The complexity of this so-called multimodality approach makes it essential to treat these patients in experienced centers with access to the full range of CTEPH treatments. The therapeutic decision is based on multidisciplinary consultation, with different specialties represented and with sufficient experience, such as a surgeon specialized in PEA, interventional radiologists or cardiologists with BPA expertise, dedicated radiologists, and physicians specialized in PH.4, 9, 26

Treatment failure in CTEPH

Despite all this progress and combined multidisciplinary management, there are still patients for whom an inadequate response or even treatment failure is possible.

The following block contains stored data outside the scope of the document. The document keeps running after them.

==> src/hdl/sswg_gate.sv <==
`timescale 1ns/1ns
module sswg_gate #(
	parameter int NUM_CORES = 4
) (
	input  wire logic                  CLK_SYS,
	input  wire logic                  RST_N,
	input  wire logic                  WB_CYC_I,
	input  wire logic                  WB_STB_I,
	input  wire logic                  WB_WE_I,
	input  wire logic [sswg_pkg::ADR_W-1:0] WB_ADR_I,
	input  wire logic [3:0]            WB_SEL_I,
	input  wire logic [31:0]           WB_DAT_I,
	output logic      [31:0]           WB_DAT_O,
	output logic                       WB_ACK_O,
	input  wire logic [NUM_CORES-1:0]  SECURE_WRITE_LOCK,
	input  sswg_pkg::sswg_req_type     ACC_REQ [NUM_CORES],
	output sswg_pkg::sswg_rsp_type     ACC_RSP [NUM_CORES],
	output logic [NUM_CORES-1:0]       WORLD_SELECT_BIT,
	output logic                       IRQ
);
	import sswg_pkg::*;

	typedef struct packed {
		logic [31:0]                 dat;
		logic                        ack;
		logic [NUM_CORES-1:0]        world;
		logic [NUM_CORES-1:0]        status;
		logic [NUM_CORES-1:0]        mask;
		logic                        irq;
		sswg_rsp_type [NUM_CORES-1:0] rsp;
	} sswg_state_type;

	sswg_state_type state_ff;
	sswg_state_type nxt_state;

	// Secure-only, banked or common, and whether the lock guards it
	function automatic sswg_kind_type reg_kind(input logic [KEY_W-1:0] key);
		case (key)
			KEY_SECURE_CONFIG,
			KEY_SECURE_DEBUG,
			KEY_NS_ACCESS_CTRL,
			KEY_MONITOR_VECTOR:  reg_kind = KIND_SECURE_ONLY;
			KEY_SYSTEM_CONTROL,
			KEY_TABLE_BASE_0,
			KEY_TABLE_BASE_1,
			KEY_TABLE_BASE_CTRL,
			KEY_DOMAIN_ACCESS,
			KEY_PRIMARY_REMAP,
			KEY_NORMAL_REMAP,
			KEY_VECTOR_BASE:     reg_kind = KIND_BANKED;
			default:             reg_kind = KIND_COMMON;
		endcase
	endfunction : reg_kind

	function automatic logic is_protected(input logic [KEY_W-1:0] key);
		case (key)
			KEY_SYSTEM_CONTROL,
			KEY_AUX_CONTROL:     is_protected = 1'b1;
			KEY_TABLE_BASE_0,
			KEY_TABLE_BASE_CTRL,
			KEY_DOMAIN_ACCESS:   is_protected = 1'b1;
			KEY_PRIMARY_REMAP,
			KEY_NORMAL_REMAP:    is_protected = 1'b1;
			KEY_VECTOR_BASE,
			KEY_MONITOR_VECTOR:  is_protected = 1'b1;
			default:             is_protected = 1'b0;
		endcase
	endfunction : is_protected

	function automatic logic [31:0] lane_mask(input logic [3:0] sel);
		lane_mask = {{8{sel[3]}}, {8{sel[2]}}, {8{sel[1]}}, {8{sel[0]}}};
	endfunction : lane_mask

	logic                 bus_req;
	logic                 bus_wr;
	logic [31:0]          wmask;
	logic [NUM_CORES-1:0] wbits;
	logic [NUM_CORES-1:0] wmask_n;
	logic [NUM_CORES-1:0] undef_evt;

	always_comb begin
		logic [KEY_W-1:0] key;
		logic             eff_secure;
		logic             bank_ns;
		logic             secure_copy;
		logic             locked_out;
		logic             priv_fail;
		sswg_kind_type    kind;
		key         = '0;
		eff_secure  = 1'b0;
		bank_ns     = 1'b0;
		secure_copy = 1'b0;
		locked_out  = 1'b0;
		priv_fail   = 1'b0;
		kind        = KIND_COMMON;
		nxt_state   = state_ff;
		undef_evt   = '0;

		// Per-core decode; lock bits are used unregistered so a change
		// reaches the very next decoded access.
		for (int c = 0; c < NUM_CORES; c++) begin
			key = {ACC_REQ[c].crn, ACC_REQ[c].opc1, ACC_REQ[c].crm, ACC_REQ[c].opc2};
			kind = reg_kind(key);
			// Monitor mode is Secure whatever the world select bit says
			eff_secure = ACC_REQ[c].monitor | ACC_REQ[c].secure;
			// Monitor picks the bank from the world select bit, others by state
			bank_ns = ACC_REQ[c].monitor ? state_ff.world[c] : ~ACC_REQ[c].secure;
			// Secure-only registers need Secure state; monitor always has it
			priv_fail = (kind == KIND_SECURE_ONLY) && !eff_secure;
			// Nonbanked registers have a single copy that counts as the Secure copy
			secure_copy = (kind != KIND_BANKED) || !bank_ns;
			locked_out = SECURE_WRITE_LOCK[c] && ACC_REQ[c].write
				&& is_protected(key) && secure_copy;
			nxt_state.rsp[c].valid   = ACC_REQ[c].valid;
			nxt_state.rsp[c].undef   = ACC_REQ[c].valid && (locked_out || priv_fail);
			nxt_state.rsp[c].bank_ns = (kind == KIND_BANKED) ? bank_ns : 1'b0;
			nxt_state.rsp[c].kind    = kind;
			undef_evt[c] = ACC_REQ[c].valid && (locked_out || priv_fail);
		end

		// Classic Wishbone slave, one wait state, ack drops between cycles
		bus_req = WB_CYC_I && WB_STB_I && !state_ff.ack;
		// Writes land on the edge that sees ack high, where the master commits
		bus_wr  = WB_CYC_I && WB_STB_I && WB_WE_I && state_ff.ack;
		wmask   = lane_mask(WB_SEL_I);
		wbits   = WB_DAT_I[NUM_CORES-1:0];
		wmask_n = wmask[NUM_CORES-1:0];
		nxt_state.ack = bus_req;
		nxt_state.dat = 32'h0000_0000;

		if (bus_req && !WB_WE_I) begin
			case (WB_ADR_I)
				ADR_WORLD_SELECT: nxt_state.dat[NUM_CORES-1:0] = state_ff.world;
				ADR_LOCK_VIEW:    nxt_state.dat[NUM_CORES-1:0] = SECURE_WRITE_LOCK;
				ADR_IRQ_STATUS:   nxt_state.dat[NUM_CORES-1:0] = state_ff.status;
				ADR_IRQ_MASK:     nxt_state.dat[NUM_CORES-1:0] = state_ff.mask;
				default:          nxt_state.dat = 32'h0000_0000;
			endcase
		end

		if (bus_wr && WB_ADR_I == ADR_WORLD_SELECT) begin
			nxt_state.world = (state_ff.world & ~wmask_n) | (wbits & wmask_n);
		end
		if (bus_wr && WB_ADR_I == ADR_IRQ_MASK) begin
			nxt_state.mask = (state_ff.mask & ~wmask_n) | (wbits & wmask_n);
		end
		if (bus_wr && WB_ADR_I == ADR_IRQ_STATUS) begin
			nxt_state.status = state_ff.status & ~(wbits & wmask_n);
		end
		// A reject in the clearing cycle is kept
		nxt_state.status = nxt_state.status | undef_evt;
		nxt_state.irq = |(nxt_state.status & nxt_state.mask);
	end

	always_ff @(posedge CLK_SYS or negedge RST_N) begin
		if (!RST_N) begin
			state_ff        <= '0;
			state_ff.world  <= RST_WORLD_SELECT[NUM_CORES-1:0];
			state_ff.status <= RST_IRQ_STATUS[NUM_CORES-1:0];
			state_ff.mask   <= RST_IRQ_MASK[NUM_CORES-1:0];
		end else begin
			state_ff <= nxt_state;
		end
	end

	assign WB_DAT_O         = state_ff.dat;
	assign WB_ACK_O         = state_ff.ack;
	assign WORLD_SELECT_BIT = state_ff.world;
	assign IRQ              = state_ff.irq;
	for (genvar g = 0; g < NUM_CORES; g++) begin : g_rsp
		assign ACC_RSP[g] = state_ff.rsp[g];
	end

endmodule : sswg_gate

Based on data from various registries and series, we know that the prevalence of residual PH after PEA is around 25%.31 There are less clear-cut data on residual PH after BPA or recurrence after mechanical treatment. However, centers treating CTEPH patients all have a fraction of patients who have not responded to any mechanical treatment and continue to progress and deteriorate clinically and hemodynamically, much like PAH patients. This may particularly concern patients with a mean pulmonary artery pressure greater than 30 mmHg after mechanical treatment.32

There are also patients whose distal lesions make them inaccessible to mechanical treatment or whose respiratory comorbidities prevent mechanical treatment. These patients have a significantly poorer prognosis, suggesting that alternative therapeutic options like LTx may have to be considered in selected cases.5, 33

Indications of LTx for CTEPH

LTx is the radical surgical treatment of severe pulmonary vascular diseases for well-selected patients. Transplantation for CTEPH is relatively rare. A series of 68 patients transplanted (bilateral LTx or combined heart-LTx) for precapillary PH shows that CTEPH accounts for around 9% of indications in this subgroup, while the vast majority are patients with congenital heart disease or idiopathic PAH.34 In another large series, CTEPH represented only 4% of the patients referred to LTx for pre-capillary PH.35 It should however be noted that in both studies most patients were transplanted before the advent of BPA and the emergence of drug treatments. Indeed, while in the past, LTx was considered a last resort in patients with CTEPH when other therapies failed; it is now no longer mentioned as an option for CTEPH in the 2022 joint PH guidelines of the European Society of Cardiology (ESC) and the European Respiratory Society (ERS).36 Hence, with the advent of BPA and medical therapy in the last decade and the increasing number of centers offering a multimodality approach, CTEPH patients will increasingly be able to avoid LTx. However, despite the fact that absolute numbers of CTEPH patients with an indication for LTx will decrease and its prevalence may become rare, in our opinion, the indication will not completely vanish. LTx for CTEPH may still be considered in the following situations: 1) failure or exclusion of other procedures in patients with persistent PH and the possibility of subsequent deterioration of RV function; 2) inability to wean from extracorporeal membrane oxygenation (ECMO) after PEA; and 3) in some cases of primarily subsegmental disease (University of California, San Diego surgical classification level IV), not amenable for mechanical treatment options.37

It should be emphasized that although residual PH after PEA can often be explained by microvasculopathy, not uncommonly, 2 other groups of CTEPH patients also present themselves with residual PH after PEA for which a redo PEA should always be considered and preferred over LTx1: patients with incomplete surgical clearance and2 patients with true recurrent CTEPH.38 The majority of patients within the first group previously underwent their primary PEA in another low-volume CTEPH center.39, 40, 41 This specific finding underscores the importance of expertise on an individual surgeons’ level. The first group will probably become a smaller part of the number of patients that need to be reoperated in the future, since the much less risky BPA can now be used for residual lesions at the segmental and subsegmental level. Through further centralization of care and with growing surgical expertise, it should even disappear completely.42 The majority of patients in the second group had at least 1 recognized risk factor for the development of thromboembolic disease with coagulation disorders (especially antiphospholipid syndrome) and poor anticoagulation compliance as major predisposing factors.39, 40, 42 These findings underscore the importance of a meticulous anticoagulation treatment post-PEA.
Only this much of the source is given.